Erhöhte Gefahr von Grünastbrüchen bei städtischen Bäumen
Durch die anhaltende Trockenheit und die hohen Temperaturen kommt es bei städtischen Bäumen vermehrt zu Grünastbrüchen – Äste oder sogar ganze Kronenteile brechen plötzlich und ohne erkennbare äussere Einwirkungen ab.
Die anhaltende Trockenheit und die hohen Temperaturen setzen den Bäumen in den städtischen Grünanlagen stark zu. Steigen die Temperaturen über mehrere Tage hinweg auf 30 bis 35 Grad Celsius oder höher, führt das zu einer erheblichen Stresssituation für die Bäume.
Infolge der zunehmenden Trocken- und Hitzeperioden werden seit einigen Jahren vermehrt sogenannte Grünastbrüche beobachtet. Dabei brechen Äste oder sogar ganze Kronenteile plötzlich und ohne erkennbare äussere Einwirkungen wie Wind oder Sturm ab. Betroffen sind häufig Bäume, die äusserlich gesund, vital und voll belaubt erscheinen. Die Ursachen stehen im Zusammenhang mit Hitzestress und Wasserdefiziten, welche die Festigkeit des Holzes beeinträchtigen können. Dadurch entsteht ein erhöhtes Sicherheitsrisiko für Passantinnen und Passanten sowie für benachbarte Infrastrukturen.

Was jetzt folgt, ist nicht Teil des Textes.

`src/rtl/mem_bus_arb_pkg.sv`:
```
// Shared definitions for mem_bus_arb: FSM encoding, index width helper and default sizes.
package mem_arb_pkg;

    typedef enum logic [1:0] {
        ST_IDLE   = 2'd0,
        ST_ACCESS = 2'd1,
        ST_RESP   = 2'd2
    } arb_state_e;

    localparam int DEF_NUM_M   = 3;
    localparam int DEF_TMO_CYC = 255;
    localparam int TMO_CNT_W   = 8;

    // Index width that stays at least one bit wide for a single requester.
    function automatic int idx_w(input int n);
        return (n > 1) ? $clog2(n) : 1;
    endfunction

endpackage

```
`src/rtl/mem_bus_arb_rr_sel.sv`:
```
// Combinational winner select: round-robin from ptr+1 by default,
// lowest-index fixed priority when MEM_ARB_FIXED_PRIO_EN is defined.
module arb_rr_sel #(
    parameter int NUM_M = 3,
    parameter int IDX_W = 2
) (
    input  logic [NUM_M-1:0] req_i,
    input  logic [IDX_W-1:0] ptr_i,
    output logic [NUM_M-1:0] gnt_oh_o,
    output logic [IDX_W-1:0] gnt_idx_o,
    output logic             vld_o
);

    logic found;

`ifdef MEM_ARB_FIXED_PRIO_EN
    logic unused_ptr;
    assign unused_ptr = ^ptr_i;

    always_comb begin
        gnt_idx_o = '0;
        found     = 1'b0;
        // Walk downwards so the lowest requesting index is the last write.
        for (int i = NUM_M - 1; i >= 0; i--) begin
            if (req_i[i]) begin
                gnt_idx_o = IDX_W'(i);
                found     = 1'b1;
            end
        end
    end
`else
    always_comb begin
        int idx;
        gnt_idx_o = '0;
        found     = 1'b0;
        idx       = 0;
        for (int k = 1; k <= NUM_M; k++) begin
            idx = (int'(ptr_i) + k) % NUM_M;
            if (!found && req_i[idx]) begin
                gnt_idx_o = IDX_W'(idx);
                found     = 1'b1;
            end
        end
    end
`endif

    assign gnt_oh_o = found ? (NUM_M'(1) << gnt_idx_o) : '0;
    assign vld_o    = found;

endmodule

```
`src/rtl/mem_bus_arb.sv`:
```
// Arbiter/sequencer sharing one single-port memory slave among NUM_M masters.
// Define MEM_ARB_FIXED_PRIO_EN for fixed priority (m0 highest) instead of round-robin.
module mem_bus_arb
    import mem_arb_pkg::*;
#(
    parameter int NUM_M   = DEF_NUM_M,
    parameter int ADDR_W  = 32,
    parameter int DATA_W  = 32,
    parameter int TMO_CYC = DEF_TMO_CYC
) (
    input  logic                    clk,
    input  logic                    rst,
    input  logic [NUM_M-1:0]        m_req,
    input  logic [NUM_M-1:0]        m_we,
    input  logic [NUM_M*ADDR_W-1:0] m_addr,
    input  logic [NUM_M*DATA_W-1:0] m_wdata,
    output logic [NUM_M-1:0]        m_gnt,
    output logic [NUM_M-1:0]        m_rvalid,
    output logic [DATA_W-1:0]       m_rdata,
    output logic                    m_err,
    output logic                    s_en,
    output logic                    s_we,
    output logic [ADDR_W-1:0]       s_addr,
    output logic [DATA_W-1:0]       s_wdata,
    input  logic [DATA_W-1:0]       s_rdata,
    input  logic                    s_ready,
    output logic                    hold_o
);

    localparam int IDX_W = idx_w(NUM_M);

    arb_state_e             state_q;
    logic [IDX_W-1:0]       w_q;
    logic [IDX_W-1:0]       ptr_q;
    logic [TMO_CNT_W-1:0]   cnt_q, cnt_d;
    logic [NUM_M-1:0]       gnt_q, rvalid_q;
    logic [DATA_W-1:0]      rdata_q;
    logic                   err_q;
    logic                   s_en_q, s_we_q;
    logic [ADDR_W-1:0]      s_addr_q;
    logic [DATA_W-1:0]      s_wdata_q;

    logic [NUM_M-1:0]       sel_oh;
    logic [IDX_W-1:0]       sel_idx;
    logic                   sel_vld;
    logic [NUM_M-1:0]       w_oh;

    arb_rr_sel #(.NUM_M(NUM_M), .IDX_W(IDX_W)) u_sel (
        .req_i     (m_req),
        .ptr_i     (ptr_q),
        .gnt_oh_o  (sel_oh),
        .gnt_idx_o (sel_idx),
        .vld_o     (sel_vld)
    );

    assign cnt_d = cnt_q + 1'b1;
    assign w_oh  = NUM_M'(1) << w_q;

    always_ff @(posedge clk) begin
        if (rst) begin
            state_q   <= ST_IDLE;
            w_q       <= '0;
            ptr_q     <= IDX_W'(NUM_M - 1);
            cnt_q     <= '0;
            gnt_q     <= '0;
            rvalid_q  <= '0;
            rdata_q   <= '0;
            err_q     <= 1'b0;
            s_en_q    <= 1'b0;
            s_we_q    <= 1'b0;
            s_addr_q  <= '0;
            s_wdata_q <= '0;
        end else begin
            gnt_q    <= '0;
            rvalid_q <= '0;
            case (state_q)
                ST_IDLE: begin
                    if (sel_vld) begin
                        state_q   <= ST_ACCESS;
                        w_q       <= sel_idx;
                        ptr_q     <= sel_idx;
                        gnt_q     <= sel_oh;
                        cnt_q     <= '0;
                        s_en_q    <= 1'b1;
                        s_we_q    <= m_we[sel_idx];
                        s_addr_q  <= m_addr[sel_idx*ADDR_W +: ADDR_W];
                        s_wdata_q <= m_wdata[sel_idx*DATA_W +: DATA_W];
                    end
                end
                ST_ACCESS: begin
                    // A completing slave beats a timeout reached in the same cycle.
                    if (s_ready) begin
                        state_q  <= ST_RESP;
                        s_en_q   <= 1'b0;
                        rvalid_q <= w_oh;
                        rdata_q  <= s_we_q ? '0 : s_rdata;
                        err_q    <= 1'b0;
                    end else if (cnt_d == TMO_CNT_W'(TMO_CYC)) begin
                        state_q  <= ST_RESP;
                        s_en_q   <= 1'b0;
                        rvalid_q <= w_oh;
                        rdata_q  <= '0;
                        err_q    <= 1'b1;
                    end else begin
                        cnt_q <= cnt_d;
                    end
                end
                ST_RESP: begin
                    state_q <= ST_IDLE;
                    rdata_q <= '0;
                    err_q   <= 1'b0;
                end
                default: state_q <= ST_IDLE;
            endcase
        end
    end

    assign m_gnt    = gnt_q;
    assign m_rvalid = rvalid_q;
    assign m_rdata  = rdata_q;
    assign m_err    = err_q;
    assign s_en     = s_en_q;
    assign s_we     = s_we_q;
    assign s_addr   = s_addr_q;
    assign s_wdata  = s_wdata_q;

    assign hold_o = (m_req[0] && state_q == ST_IDLE) ||
                    (w_q == '0 && state_q == ST_ACCESS);

endmodule
```
`config.mk`:
```
export PLATFORM = sky130hd
export DESIGN_NAME = mem_bus_arb
export DESIGN_NICKNAME = d
export VERILOG_FILES = /design/src/rtl/mem_bus_arb_pkg.sv /design/src/rtl/mem_bus_arb_rr_sel.sv /design/src/rtl/mem_bus_arb.sv
export SDC_FILE = /design/constraint.sdc
export NUM_CORES = 1
export LEC_CHECK = 0
export CORE_AREA = 2 2 131 133
export DETAILED_ROUTE_END_ITERATION = 8
export DIE_AREA = 0 0 133 135
export GPL_TIMING_DRIVEN = 0
export PLACE_DENSITY_LB_ADDON = 0.25
export SLEW_MARGIN = 20
export SYNTH_ARGS = -nofsm -noshare
export SYNTH_HDL_FRONTEND = slang
export SYNTH_SLANG_ARGS = --single-unit
```
`constraint.sdc`:
```
create_clock -name clk -period 2.7 [get_ports clk]
set_input_delay 0.81 -clock clk [delete_from_list [all_inputs] [get_ports clk]]
set_output_delay 0.81 -clock clk [all_outputs]
set_load 0.1 [all_outputs]
```
After elaboration in Yosys (flattened, before gate mapping) --
Cells that the tools add are included.
Word-level totals: input port bits 233, bits in registers 119, output and inout port bits 106, word-level logic and storage cells 93
Cells by class: mux-type cells 38, shift operators 4, equal/unequal tests 7, magnitude comparators 4, div/mod/pow operators 3, reduce and logical (&&, ||, !) cells 18, bitwise operators 3, add/subtract/negate cells 4
Operators by type and width (count):
- $shiftx A96 B8 Y32 | 2
- $lt A32 B4 Y1 const B | 3
- $mod A32 B3 Y32 const B | 3
- $mux W32 | 3
- $pmux W32 S2 | 1
- $mux W8 | 3
- $pmux W8 S2 | 1
- $mux W1 | 15
- $mux W2 | 6
- $add A8 B1 Y8 const B | 1
- $bmux W1 S2 | 4
- $eq A8 B8 Y1 const B | 1
- $add A2 B2 Y3 const B | 2
- $mux W3 | 2
- $ne A2 B2 Y1 const B | 3
- $reduce_and A2 Y1 | 3
- $shl A1 B2 Y3 const A | 2
- $logic_and A1 B1 Y1 | 4
- $logic_not A2 Y1 | 2
- $pmux W1 S2 | 2
- $pmux W2 S2 | 1
- $reduce_and A4 Y1 | 1
- $reduce_bool A2 Y1 | 2
- $add A2 B1 Y3 const B | 1
- other kinds (10) | 13

Logic depth before layout (Yosys ltp) --
depth in word-level cells 14, gate-level depth with buffers 10, depth with buffers taken out 7

Cells and area by module --
Synthesis repeated with hierarchy kept, for this count alone.
Unflattened totals: cell total of the unflattened synthesis 731, area total of the unflattened synthesis 6019.5 µm²
Modules (own cells, without submodules):
- mem_bus_arb | seq. area each 2362.3 µm², cells an instance 693, times used 1, area an instance 5780.5 µm²
- arb_rr_sel | seq. area each 0.0 µm², cells an instance 38, times used 1, area an instance 239.0 µm²

Worst setup path before layout --
No wires, ideal clock.
path kind input to output, start in m_req[0], end out hold_o, setup slack -0.225 ns, data arrival time 2.115 ns, required time 1.890 ns, buffers on the path 0, stages on the path 2, path through mux2i_1 -> nor2_1
Between the ends: longest elaborated chain between the ends 2
RTL lines:
- start: declaration | RTL line mem_bus_arb.sv:13 | input logic [NUM_M-1:0] m_req,
- $logic_and A1 B1 Y1 | RTL line mem_bus_arb.sv:127 | assign hold_o = (m_req[0] && state_q == ST_IDLE) ||
- $logic_or A1 B1 Y1 | RTL line mem_bus_arb.sv:127
- end: declaration | RTL line mem_bus_arb.sv:27 | output logic hold_o
Every way passes these cells.

Final worst setup path --
start reg gnt_q[2], in the netlist m_gnt[2], end out m_gnt[2]
RTL lines:
- start: declaration | RTL line mem_bus_arb.sv:36 | logic [NUM_M-1:0] gnt_q, rvalid_q;
- start signal: assignment | RTL line mem_bus_arb.sv:82 | gnt_q <= sel_oh;
- end: declaration | RTL line mem_bus_arb.sv:17 | output logic [NUM_M-1:0] m_gnt,
No word-level cell between the ends.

Da nicht alle Grünanlagen absperrt werden können, werden die Besucherinnen und Besucher der städtischen Grünanlagen entsprechend um erhöhte Vorsicht und Aufmerksamkeit gebeten. Von Aufenthalten unter grossen oder alten Bäumen wird abgeraten. Insbesondere Buchen und Eschen, aber auch Pappeln, Kastanien und Eichen gilt es zu meiden.
Die erhöhte Gefahr durch Grünastbrüche lässt erst nach genügender Regenmenge und tieferen Temperaturen nach.